According to the World Bank, which provides guarantees for such projects in the host country to leverage capital investment, the Sankofa Gas Project – approved by the bank in 2015 – had the objective of increasing the availability of natural gas for “clean power generation”.

Multinational energy firms Eni and Vitol served as private sponsors alongside the Ghana National Petroleum Corporation, while the World Bank provided $700 million in guarantees to reduce financial and political risks.

Makhtar Diop, then World Bank Vice President for Africa, said at the time that the guarantee was the largest provided by the bank, and would allow the country to leverage up to $8 billion in foreign direct investment, thereby transforming electricity, enabling lower-carbon power generation, increasing electricity access and reducing oil imports.

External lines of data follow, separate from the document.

### src/rtl/branch_fwd_unit_pkg.sv
`default_nettype none
//==============================================================================
// branch_fwd_unit_pkg -- forwarding-select encodings, LOAD opcode, entry type
// Revision 1.0
//==============================================================================
package branch_fwd_unit_pkg;

  localparam logic [1:0] FWD_RF     = 2'd0;
  localparam logic [1:0] FWD_MEM    = 2'd1;
  localparam logic [1:0] FWD_WB_ALU = 2'd2;
  localparam logic [1:0] FWD_WB_LD  = 2'd3;

  localparam logic [6:0] LOAD_OPCODE = 7'b0000011;

  typedef struct packed {
    logic       valid;
    logic [4:0] rd;
    logic       we;
    logic       ld;
  } fwd_entry_t;

endpackage
`default_nettype wire

### src/rtl/branch_fwd_unit_if.sv
`default_nettype none
//==============================================================================
// branch_fwd_unit_if -- ID-stage operand request and resolution bundle
// Revision 1.0
//==============================================================================
interface branch_fwd_unit_if #(
  parameter int XLEN  = 32,
  parameter int NSRC  = 2,
  parameter int CNT_W = 16
);
  logic                 id_valid;
  logic [NSRC*5-1:0]    id_rs;
  logic [NSRC-1:0]      id_rs_used;
  logic [4:0]           id_rd;
  logic                 id_we;
  logic                 id_is_load;
  logic                 flush;
  logic                 fwd_en;
  logic [NSRC*XLEN-1:0] rf_data;
  logic [XLEN-1:0]      mem_val;
  logic [XLEN-1:0]      wb_alu_val;
  logic [XLEN-1:0]      wb_load_val;
  logic [NSRC*XLEN-1:0] operand;
  logic [NSRC*2-1:0]    fwd_sel;
  logic                 stall;
  logic [CNT_W-1:0]     stall_cnt;

  modport master (
    output id_valid, id_rs, id_rs_used, id_rd, id_we, id_is_load, flush, fwd_en,
           rf_data, mem_val, wb_alu_val, wb_load_val,
    input  operand, fwd_sel, stall, stall_cnt
  );

  modport slave (
    input  id_valid, id_rs, id_rs_used, id_rd, id_we, id_is_load, flush, fwd_en,
           rf_data, mem_val, wb_alu_val, wb_load_val,
    output operand, fwd_sel, stall, stall_cnt
  );
endinterface
`default_nettype wire

### src/rtl/branch_fwd_unit_fwd_src_resolve.sv
`default_nettype none
//==============================================================================
// fwd_src_resolve -- picks the bypass source or a stall for one ID operand
// Revision 1.0
//==============================================================================
module fwd_src_resolve
  import branch_fwd_unit_pkg::*;
(
  input  logic [4:0] rs,
  input  logic       rs_used,
  input  logic       id_valid,
  input  logic       fwd_en,
  input  fwd_entry_t ex,
  input  fwd_entry_t mem,
  input  fwd_entry_t wb,
  output logic [1:0] sel,
  output logic       stall_req
);

  logic w_hit_ex;
  logic w_hit_mem;
  logic w_hit_wb;
  logic w_unused_ex_ld;

  // x0 never matches, so rs==0 always falls through to the register file
  assign w_hit_ex  = ex.valid  && ex.we  && (ex.rd  != 5'd0) && (ex.rd  == rs) && rs_used && id_valid;
  assign w_hit_mem = mem.valid && mem.we && (mem.rd != 5'd0) && (mem.rd == rs) && rs_used && id_valid;
  assign w_hit_wb  = wb.valid  && wb.we  && (wb.rd  != 5'd0) && (wb.rd  == rs) && rs_used && id_valid;

  // an EX-stage producer stalls whether or not it is a load
  assign w_unused_ex_ld = ex.ld;

  always_comb begin
    sel       = FWD_RF;
    stall_req = 1'b0;
    if (w_hit_ex) begin
      stall_req = 1'b1;
    end else if (w_hit_mem) begin
      if (!fwd_en || mem.ld) stall_req = 1'b1;
      else                   sel       = FWD_MEM;
    end else if (w_hit_wb) begin
      if (!fwd_en) stall_req = 1'b1;
      else         sel       = wb.ld ? FWD_WB_LD : FWD_WB_ALU;
    end
  end

endmodule
`default_nettype wire

### src/rtl/branch_fwd_unit.sv
`default_nettype none
//==============================================================================
// branch_fwd_unit -- ID-stage hazard tracking, operand bypass and stall control
// Revision 1.0
//==============================================================================
module branch_fwd_unit
  import branch_fwd_unit_pkg::*;
#(
  parameter int XLEN  = 32,
  parameter int NSRC  = 2,
  parameter int CNT_W = 16
) (
  input  logic               clk,
  input  logic               rst_n,
  branch_fwd_unit_if.slave   bus
);

  fwd_entry_t        r_ex;
  fwd_entry_t        r_mem;
  fwd_entry_t        r_wb;
  fwd_entry_t        w_ex_next;
  logic [CNT_W-1:0]  r_stall_cnt;
  logic [NSRC-1:0]   w_stall_req;
  logic [NSRC*2-1:0] w_sel;
  logic              w_stall;

  generate
    for (genvar i = 0; i < NSRC; i++) begin : g_src
      logic [XLEN-1:0] w_op;

      fwd_src_resolve u_resolve (
        .rs        (bus.id_rs[5*i +: 5]),
        .rs_used   (bus.id_rs_used[i]),
        .id_valid  (bus.id_valid),
        .fwd_en    (bus.fwd_en),
        .ex        (r_ex),
        .mem       (r_mem),
        .wb        (r_wb),
        .sel       (w_sel[2*i +: 2]),
        .stall_req (w_stall_req[i])
      );

      always_comb begin
        w_op = bus.rf_data[XLEN*i +: XLEN];
        case (w_sel[2*i +: 2])
          FWD_MEM:    w_op = bus.mem_val;
          FWD_WB_ALU: w_op = bus.wb_alu_val;
          FWD_WB_LD:  w_op = bus.wb_load_val;
          default:    w_op = bus.rf_data[XLEN*i +: XLEN];
        endcase
      end

      assign bus.operand[XLEN*i +: XLEN] = w_op;
    end
  endgenerate

  // flush kills the ID instruction, so it can never be the one that stalls
  assign w_stall = (|w_stall_req) && bus.id_valid && !bus.flush;

  always_comb begin
    w_ex_next = '0;
    if (bus.id_valid && !w_stall && !bus.flush) begin
      w_ex_next.valid = 1'b1;
      w_ex_next.rd    = bus.id_rd;
      w_ex_next.we    = bus.id_we;
      w_ex_next.ld    = bus.id_is_load;
    end
  end

  always_ff @(posedge clk or negedge rst_n) begin
    if (!rst_n) begin
      r_ex        <= '0;
      r_mem       <= '0;
      r_wb        <= '0;
      r_stall_cnt <= '0;
    end else begin
      r_ex  <= w_ex_next;
      r_mem <= r_ex;
      r_wb  <= r_mem;
      if (w_stall && (r_stall_cnt != '1)) r_stall_cnt <= r_stall_cnt + 1'b1;
    end
  end

  assign bus.stall     = w_stall;
  assign bus.fwd_sel   = w_sel;
  assign bus.stall_cnt = r_stall_cnt;

endmodule
`default_nettype wire

### src/flat_wrapper.sv
// flat-port wrapper written by rule: the top's interface ports become plain ports
module branch_fwd_unit_flat import branch_fwd_unit_pkg::*;
#(
  parameter int XLEN  = 32,
  parameter int NSRC  = 2,
  parameter int CNT_W = 16
)
  (clk, rst_n, bus_id_valid, bus_id_rs, bus_id_rs_used, bus_id_rd, bus_id_we, bus_id_is_load, bus_flush, bus_fwd_en, bus_rf_data, bus_mem_val, bus_wb_alu_val, bus_wb_load_val, bus_operand, bus_fwd_sel, bus_stall, bus_stall_cnt);
  branch_fwd_unit_if #(.XLEN(XLEN), .NSRC(NSRC), .CNT_W(CNT_W)) bus_i ();
  input  logic clk;
  input  logic rst_n;
  input wire logic [$bits(bus_i.id_valid)-1:0] bus_id_valid;
  input wire logic [$bits(bus_i.id_rs)-1:0] bus_id_rs;
  input wire logic [$bits(bus_i.id_rs_used)-1:0] bus_id_rs_used;
  input wire logic [$bits(bus_i.id_rd)-1:0] bus_id_rd;
  input wire logic [$bits(bus_i.id_we)-1:0] bus_id_we;
  input wire logic [$bits(bus_i.id_is_load)-1:0] bus_id_is_load;
  input wire logic [$bits(bus_i.flush)-1:0] bus_flush;
  input wire logic [$bits(bus_i.fwd_en)-1:0] bus_fwd_en;
  input wire logic [$bits(bus_i.rf_data)-1:0] bus_rf_data;
  input wire logic [$bits(bus_i.mem_val)-1:0] bus_mem_val;
  input wire logic [$bits(bus_i.wb_alu_val)-1:0] bus_wb_alu_val;
  input wire logic [$bits(bus_i.wb_load_val)-1:0] bus_wb_load_val;
  output wire logic [$bits(bus_i.operand)-1:0] bus_operand;
  output wire logic [$bits(bus_i.fwd_sel)-1:0] bus_fwd_sel;
  output wire logic [$bits(bus_i.stall)-1:0] bus_stall;
  output wire logic [$bits(bus_i.stall_cnt)-1:0] bus_stall_cnt;
  assign bus_i.id_valid = bus_id_valid;
  assign bus_i.id_rs = bus_id_rs;
  assign bus_i.id_rs_used = bus_id_rs_used;
  assign bus_i.id_rd = bus_id_rd;
  assign bus_i.id_we = bus_id_we;
  assign bus_i.id_is_load = bus_id_is_load;
  assign bus_i.flush = bus_flush;
  assign bus_i.fwd_en = bus_fwd_en;
  assign bus_i.rf_data = bus_rf_data;
  assign bus_i.mem_val = bus_mem_val;
  assign bus_i.wb_alu_val = bus_wb_alu_val;
  assign bus_i.wb_load_val = bus_wb_load_val;
  assign bus_operand = bus_i.operand;
  assign bus_fwd_sel = bus_i.fwd_sel;
  assign bus_stall = bus_i.stall;
  assign bus_stall_cnt = bus_i.stall_cnt;
  branch_fwd_unit #(.XLEN(XLEN), .NSRC(NSRC), .CNT_W(CNT_W)) u_core (.clk(clk), .rst_n(rst_n), .bus(bus_i));
endmodule
### config.mk
export PLATFORM = sky130hd
export DESIGN_NAME = branch_fwd_unit_flat
export DESIGN_NICKNAME = d
export VERILOG_FILES = /design/src/rtl/branch_fwd_unit_pkg.sv /design/src/rtl/branch_fwd_unit_if.sv /design/src/rtl/branch_fwd_unit_fwd_src_resolve.sv /design/src/rtl/branch_fwd_unit.sv /design/src/flat_wrapper.sv
export SDC_FILE = /design/constraint.sdc
export NUM_CORES = 1
export LEC_CHECK = 0
export ABC_AREA = 1
export CORE_AREA = 2 2 114 116
export CTS_CLUSTER_SIZE = 24
export DETAILED_ROUTE_END_ITERATION = 10
export DIE_AREA = 0 0 116 118
export GPL_ROUTABILITY_DRIVEN = 0
export PLACE_DENSITY = 0.83
export SLEW_MARGIN = 20
export SYNTH_ARGS = -nofsm -noshare
export SYNTH_HDL_FRONTEND = slang
export SYNTH_SLANG_ARGS = --single-unit
### constraint.sdc
create_clock -name clk -period 2.3 [get_ports clk]
set_clock_uncertainty 0.05 [all_clocks]
set_input_delay 0.46 -clock clk [delete_from_list [all_inputs] [get_ports clk]]
set_output_delay 0.46 -clock clk [all_outputs]
set_load 0.01 [all_outputs]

The World Bank also provided guarantees to cover any risk eventualities for the West African Gas Pipeline, including $50 million from its International Development Association, $75 million from its Multilateral Investment Guarantee Agency, and $125 million from the Steadfast Insurance Company. Those political risk guarantees helped the project get to financial closure, with the bank saying the project would not have gone forward without them.

The World Bank was contacted for comment but had not responded by the time of publication.

Global finance system reform

Speaking to journalists this week at the IMF/World Bank Spring Meetings in Washington DC, Ceyla Pazarbasioglu, the IMF’s strategy chief, agreed there is an urgent need to address the high debt service burden facing many countries, adding that the situation is becoming more acute in the current global economic environment, Reuters reported.

Noting the growing challenges facing vulnerable low- and middle-income countries, Kristalina Georgieva, the IMF’s managing director, said the global lender must be more active in debt restructuring processes.

Commenting on the IIED’s research, Prime Minister Browne of Antigua and Barbuda said that, as SIDS face worsening climate shocks, deepening debt burdens, and volatile currency markets, the findings provide evidence to advance reforms that are “fair, feasible, and necessary”.

Browne called for change to the current global financial architecture, which he said places an unfair burden on the most vulnerable and creates structural barriers to investment in climate resilience, adaptation and long-term development. “As Co-Chair of the Debt Sustainability Support Service (DSSS), I am committed to taking this issue to the highest levels of international decision-making,” he added.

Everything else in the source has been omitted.